# Work order
Once the line with "adders and majority" is found in the entries below, print it and each following line exactly, stopping after the line with "state 2, index_p_r 1"; print nothing else.

----

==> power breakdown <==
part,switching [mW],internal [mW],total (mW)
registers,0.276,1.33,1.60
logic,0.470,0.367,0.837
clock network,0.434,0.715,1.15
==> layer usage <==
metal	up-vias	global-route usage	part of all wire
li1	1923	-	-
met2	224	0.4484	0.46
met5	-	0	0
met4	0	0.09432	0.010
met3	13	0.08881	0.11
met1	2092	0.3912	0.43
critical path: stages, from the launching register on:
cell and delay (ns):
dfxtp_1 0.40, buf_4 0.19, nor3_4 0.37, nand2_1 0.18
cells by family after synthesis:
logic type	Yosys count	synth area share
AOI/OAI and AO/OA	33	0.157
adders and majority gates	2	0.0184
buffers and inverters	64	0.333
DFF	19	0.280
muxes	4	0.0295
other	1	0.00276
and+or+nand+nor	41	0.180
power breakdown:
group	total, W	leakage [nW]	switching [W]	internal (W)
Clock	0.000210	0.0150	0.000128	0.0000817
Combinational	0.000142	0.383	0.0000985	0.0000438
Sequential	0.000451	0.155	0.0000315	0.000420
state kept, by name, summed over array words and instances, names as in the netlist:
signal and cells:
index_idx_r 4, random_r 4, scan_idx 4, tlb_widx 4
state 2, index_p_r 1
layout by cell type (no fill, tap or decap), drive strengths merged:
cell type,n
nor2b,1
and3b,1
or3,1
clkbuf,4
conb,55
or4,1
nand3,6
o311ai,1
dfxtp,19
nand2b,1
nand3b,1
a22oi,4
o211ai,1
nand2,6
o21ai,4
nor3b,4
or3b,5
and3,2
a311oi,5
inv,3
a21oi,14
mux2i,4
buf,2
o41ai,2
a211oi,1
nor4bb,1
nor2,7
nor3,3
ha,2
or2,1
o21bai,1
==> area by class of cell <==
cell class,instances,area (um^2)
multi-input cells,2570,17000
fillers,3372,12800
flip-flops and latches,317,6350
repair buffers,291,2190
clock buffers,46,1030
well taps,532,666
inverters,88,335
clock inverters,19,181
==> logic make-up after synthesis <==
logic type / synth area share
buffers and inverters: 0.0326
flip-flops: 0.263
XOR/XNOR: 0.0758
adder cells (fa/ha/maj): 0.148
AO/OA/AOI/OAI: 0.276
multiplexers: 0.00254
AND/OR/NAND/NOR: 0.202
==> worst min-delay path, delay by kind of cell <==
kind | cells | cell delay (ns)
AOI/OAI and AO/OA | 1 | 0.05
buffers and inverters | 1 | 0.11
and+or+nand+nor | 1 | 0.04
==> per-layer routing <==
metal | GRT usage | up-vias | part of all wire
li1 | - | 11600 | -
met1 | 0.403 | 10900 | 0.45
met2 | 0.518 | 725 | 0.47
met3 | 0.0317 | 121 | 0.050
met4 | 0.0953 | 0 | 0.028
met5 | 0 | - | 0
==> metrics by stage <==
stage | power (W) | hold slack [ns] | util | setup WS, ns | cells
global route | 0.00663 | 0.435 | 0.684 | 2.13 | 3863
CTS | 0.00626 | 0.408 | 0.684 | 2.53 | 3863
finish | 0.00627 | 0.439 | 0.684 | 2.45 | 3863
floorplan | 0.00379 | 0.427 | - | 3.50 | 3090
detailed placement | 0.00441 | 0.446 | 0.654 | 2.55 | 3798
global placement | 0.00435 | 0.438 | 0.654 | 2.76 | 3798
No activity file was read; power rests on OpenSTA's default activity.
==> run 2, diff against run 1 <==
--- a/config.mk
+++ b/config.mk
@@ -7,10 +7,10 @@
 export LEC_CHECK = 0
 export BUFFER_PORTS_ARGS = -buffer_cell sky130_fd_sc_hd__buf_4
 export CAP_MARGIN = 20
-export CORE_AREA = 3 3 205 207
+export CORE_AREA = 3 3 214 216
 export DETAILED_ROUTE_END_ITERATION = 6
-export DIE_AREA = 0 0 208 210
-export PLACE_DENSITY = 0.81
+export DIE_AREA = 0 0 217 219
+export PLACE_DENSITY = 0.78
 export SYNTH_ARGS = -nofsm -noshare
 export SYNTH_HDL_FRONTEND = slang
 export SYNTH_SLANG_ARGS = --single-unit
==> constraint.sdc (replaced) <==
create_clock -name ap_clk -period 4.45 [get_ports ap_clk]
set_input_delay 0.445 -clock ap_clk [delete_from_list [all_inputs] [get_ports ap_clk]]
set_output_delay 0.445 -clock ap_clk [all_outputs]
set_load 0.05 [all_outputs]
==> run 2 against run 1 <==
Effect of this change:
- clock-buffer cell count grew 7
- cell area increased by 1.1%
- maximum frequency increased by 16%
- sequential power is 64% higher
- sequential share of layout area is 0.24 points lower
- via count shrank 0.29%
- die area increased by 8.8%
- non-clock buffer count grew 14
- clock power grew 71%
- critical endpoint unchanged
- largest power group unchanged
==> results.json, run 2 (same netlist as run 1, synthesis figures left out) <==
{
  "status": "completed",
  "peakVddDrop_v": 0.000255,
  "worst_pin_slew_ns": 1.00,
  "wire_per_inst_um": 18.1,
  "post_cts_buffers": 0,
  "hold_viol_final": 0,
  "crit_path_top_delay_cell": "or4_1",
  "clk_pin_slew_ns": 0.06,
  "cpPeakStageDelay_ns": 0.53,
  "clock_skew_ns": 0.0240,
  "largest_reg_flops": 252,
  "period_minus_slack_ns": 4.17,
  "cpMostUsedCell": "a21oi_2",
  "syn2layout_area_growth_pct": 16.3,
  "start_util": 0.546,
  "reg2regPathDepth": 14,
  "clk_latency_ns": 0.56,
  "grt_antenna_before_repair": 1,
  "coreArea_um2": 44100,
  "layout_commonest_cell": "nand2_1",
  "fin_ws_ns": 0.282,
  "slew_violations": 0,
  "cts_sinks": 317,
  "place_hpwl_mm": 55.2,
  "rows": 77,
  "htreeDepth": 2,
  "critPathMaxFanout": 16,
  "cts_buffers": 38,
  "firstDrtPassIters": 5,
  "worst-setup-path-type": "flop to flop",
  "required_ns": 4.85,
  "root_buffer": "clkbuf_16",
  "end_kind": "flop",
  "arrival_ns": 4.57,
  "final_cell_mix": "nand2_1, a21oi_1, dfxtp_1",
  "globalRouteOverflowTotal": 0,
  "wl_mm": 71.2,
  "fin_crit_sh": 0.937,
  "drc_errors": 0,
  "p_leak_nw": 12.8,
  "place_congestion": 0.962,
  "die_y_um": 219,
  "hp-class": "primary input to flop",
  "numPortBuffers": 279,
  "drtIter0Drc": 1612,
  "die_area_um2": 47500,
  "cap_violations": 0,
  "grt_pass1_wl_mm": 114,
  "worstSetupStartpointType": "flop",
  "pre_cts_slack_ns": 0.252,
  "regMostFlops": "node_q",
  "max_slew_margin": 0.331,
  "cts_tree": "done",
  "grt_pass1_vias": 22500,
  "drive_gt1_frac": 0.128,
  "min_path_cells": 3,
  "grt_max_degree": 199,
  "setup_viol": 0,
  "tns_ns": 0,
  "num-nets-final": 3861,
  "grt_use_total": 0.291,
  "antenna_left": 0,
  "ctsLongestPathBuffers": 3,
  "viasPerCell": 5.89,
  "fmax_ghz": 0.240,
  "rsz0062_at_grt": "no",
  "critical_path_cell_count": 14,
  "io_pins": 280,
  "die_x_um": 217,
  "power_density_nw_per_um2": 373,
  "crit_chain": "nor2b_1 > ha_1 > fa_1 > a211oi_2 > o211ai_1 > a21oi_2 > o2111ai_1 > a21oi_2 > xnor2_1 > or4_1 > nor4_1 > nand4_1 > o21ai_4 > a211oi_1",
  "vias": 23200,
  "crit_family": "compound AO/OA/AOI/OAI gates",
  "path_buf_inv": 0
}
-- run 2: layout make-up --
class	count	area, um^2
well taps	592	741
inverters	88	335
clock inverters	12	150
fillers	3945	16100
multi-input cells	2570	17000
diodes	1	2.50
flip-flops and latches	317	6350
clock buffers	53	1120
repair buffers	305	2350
**src/rtl/proc_seq.sv**
```systemverilog
// rtl/proc_seq.sv - multi-cycle control sequencer and register file for the 16-bit basic CPU
module proc_seq #(
    parameter int unsigned word = 16
) (
    input  logic            clk,
    input  logic            rst,
    input  logic            run,
    input  logic [word-1:0] din,
    output logic            done,
    output logic [1:0]      alu_op,
    output logic [word-1:0] alu_a,
    output logic [word-1:0] alu_bus,
    input  logic [word-1:0] alu_g,
    output logic [word-1:0] bus_out
);

    typedef enum logic [1:0] {
        T0 = 2'd0,
        T1 = 2'd1,
        T2 = 2'd2,
        T3 = 2'd3
    } state_t;

    localparam logic [2:0] OP_MV  = 3'b000;
    localparam logic [2:0] OP_MVI = 3'b001;
    localparam logic [2:0] OP_ADD = 3'b010;
    localparam logic [2:0] OP_SUB = 3'b011;

    localparam logic [1:0] ALU_NOP = 2'b00;
    localparam logic [1:0] ALU_ADD = 2'b01;
    localparam logic [1:0] ALU_SUB = 2'b10;

    state_t          state_q, state_d;
    logic [8:0]      ir_q, ir_d;
    logic [word-1:0] a_q, a_d;
    logic [word-1:0] g_q, g_d;
    logic [word-1:0] regs_q [8];

    logic [2:0]      opcode;
    logic [2:0]      rx;
    logic [2:0]      ry;
    logic [word-1:0] bus;
    logic            reg_we;
    logic [2:0]      reg_waddr;

    assign opcode = ir_q[8:6];
    assign rx     = ir_q[5:3];
    assign ry     = ir_q[2:0];

    // Sequencing and bus steering; every register write takes its data from the bus.
    always_comb begin
        state_d   = state_q;
        ir_d      = ir_q;
        a_d       = a_q;
        g_d       = g_q;
        bus       = '0;
        done      = 1'b0;
        alu_op    = ALU_NOP;
        reg_we    = 1'b0;
        reg_waddr = rx;

        case (state_q)
            T0: begin
                if (run) begin
                    ir_d    = din[8:0];
                    state_d = T1;
                end
            end
            T1: begin
                case (opcode)
                    OP_MV: begin
                        bus     = regs_q[ry];
                        reg_we  = 1'b1;
                        done    = 1'b1;
                        state_d = T0;
                    end
                    OP_MVI: begin
                        bus     = din;
                        reg_we  = 1'b1;
                        done    = 1'b1;
                        state_d = T0;
                    end
                    OP_ADD, OP_SUB: begin
                        bus     = regs_q[rx];
                        a_d     = bus;
                        state_d = T2;
                    end
                    default: begin
                        done    = 1'b1;
                        state_d = T0;
                    end
                endcase
            end
            T2: begin
                bus     = regs_q[ry];
                alu_op  = (opcode == OP_SUB) ? ALU_SUB : ALU_ADD;
                g_d     = alu_g;
                state_d = T3;
            end
            T3: begin
                bus     = g_q;
                reg_we  = 1'b1;
                done    = 1'b1;
                state_d = T0;
            end
            default: begin
                state_d = T0;
            end
        endcase
    end

    always_ff @(posedge clk) begin
        if (rst) begin
            state_q <= T0;
            ir_q    <= '0;
            a_q     <= '0;
            g_q     <= '0;
            for (int i = 0; i < 8; i++) begin
                regs_q[i] <= '0;
            end
        end else begin
            state_q <= state_d;
            ir_q    <= ir_d;
            a_q     <= a_d;
            g_q     <= g_d;
            if (reg_we) begin
                regs_q[reg_waddr] <= bus;
            end
        end
    end

    assign alu_a   = a_q;
    assign alu_bus = bus;
    assign bus_out = bus;

endmodule

```
$ cat src/rtl/brcomp_pkg.sv
// Shared definitions for the sequential branch comparator: funct3 encodings,
// FSM state type and the branch-taken decode.
// Ports: none (package).
package brcomp_pkg;

   localparam logic [2:0] F3_BEQ  = 3'b000;
   localparam logic [2:0] F3_BNE  = 3'b001;
   localparam logic [2:0] F3_BLT  = 3'b100;
   localparam logic [2:0] F3_BGE  = 3'b101;
   localparam logic [2:0] F3_BLTU = 3'b110;
   localparam logic [2:0] F3_BGEU = 3'b111;

   typedef enum logic [1:0] {
      IDLE = 2'd0,
      CMP  = 2'd1,
      DONE = 2'd2
   } state_e;

   // Encodings 010/011 are not branches and never report taken.
   function automatic logic br_taken(input logic [2:0] f3, input logic less, input logic equal);
      logic t;
      case (f3)
         F3_BEQ:           t = equal;
         F3_BNE:           t = ~equal;
         F3_BLT, F3_BLTU:  t = less;
         F3_BGE, F3_BGEU:  t = ~less;
         default:          t = 1'b0;
      endcase
      return t;
   endfunction

endpackage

----

# Answer space
adders and majority gates	2	0.0184
buffers and inverters	64	0.333
DFF	19	0.280
muxes	4	0.0295
other	1	0.00276
and+or+nand+nor	41	0.180
power breakdown:
group	total, W	leakage [nW]	switching [W]	internal (W)
Clock	0.000210	0.0150	0.000128	0.0000817
Combinational	0.000142	0.383	0.0000985	0.0000438
Sequential	0.000451	0.155	0.0000315	0.000420
state kept, by name, summed over array words and instances, names as in the netlist:
signal and cells:
index_idx_r 4, random_r 4, scan_idx 4, tlb_widx 4
state 2, index_p_r 1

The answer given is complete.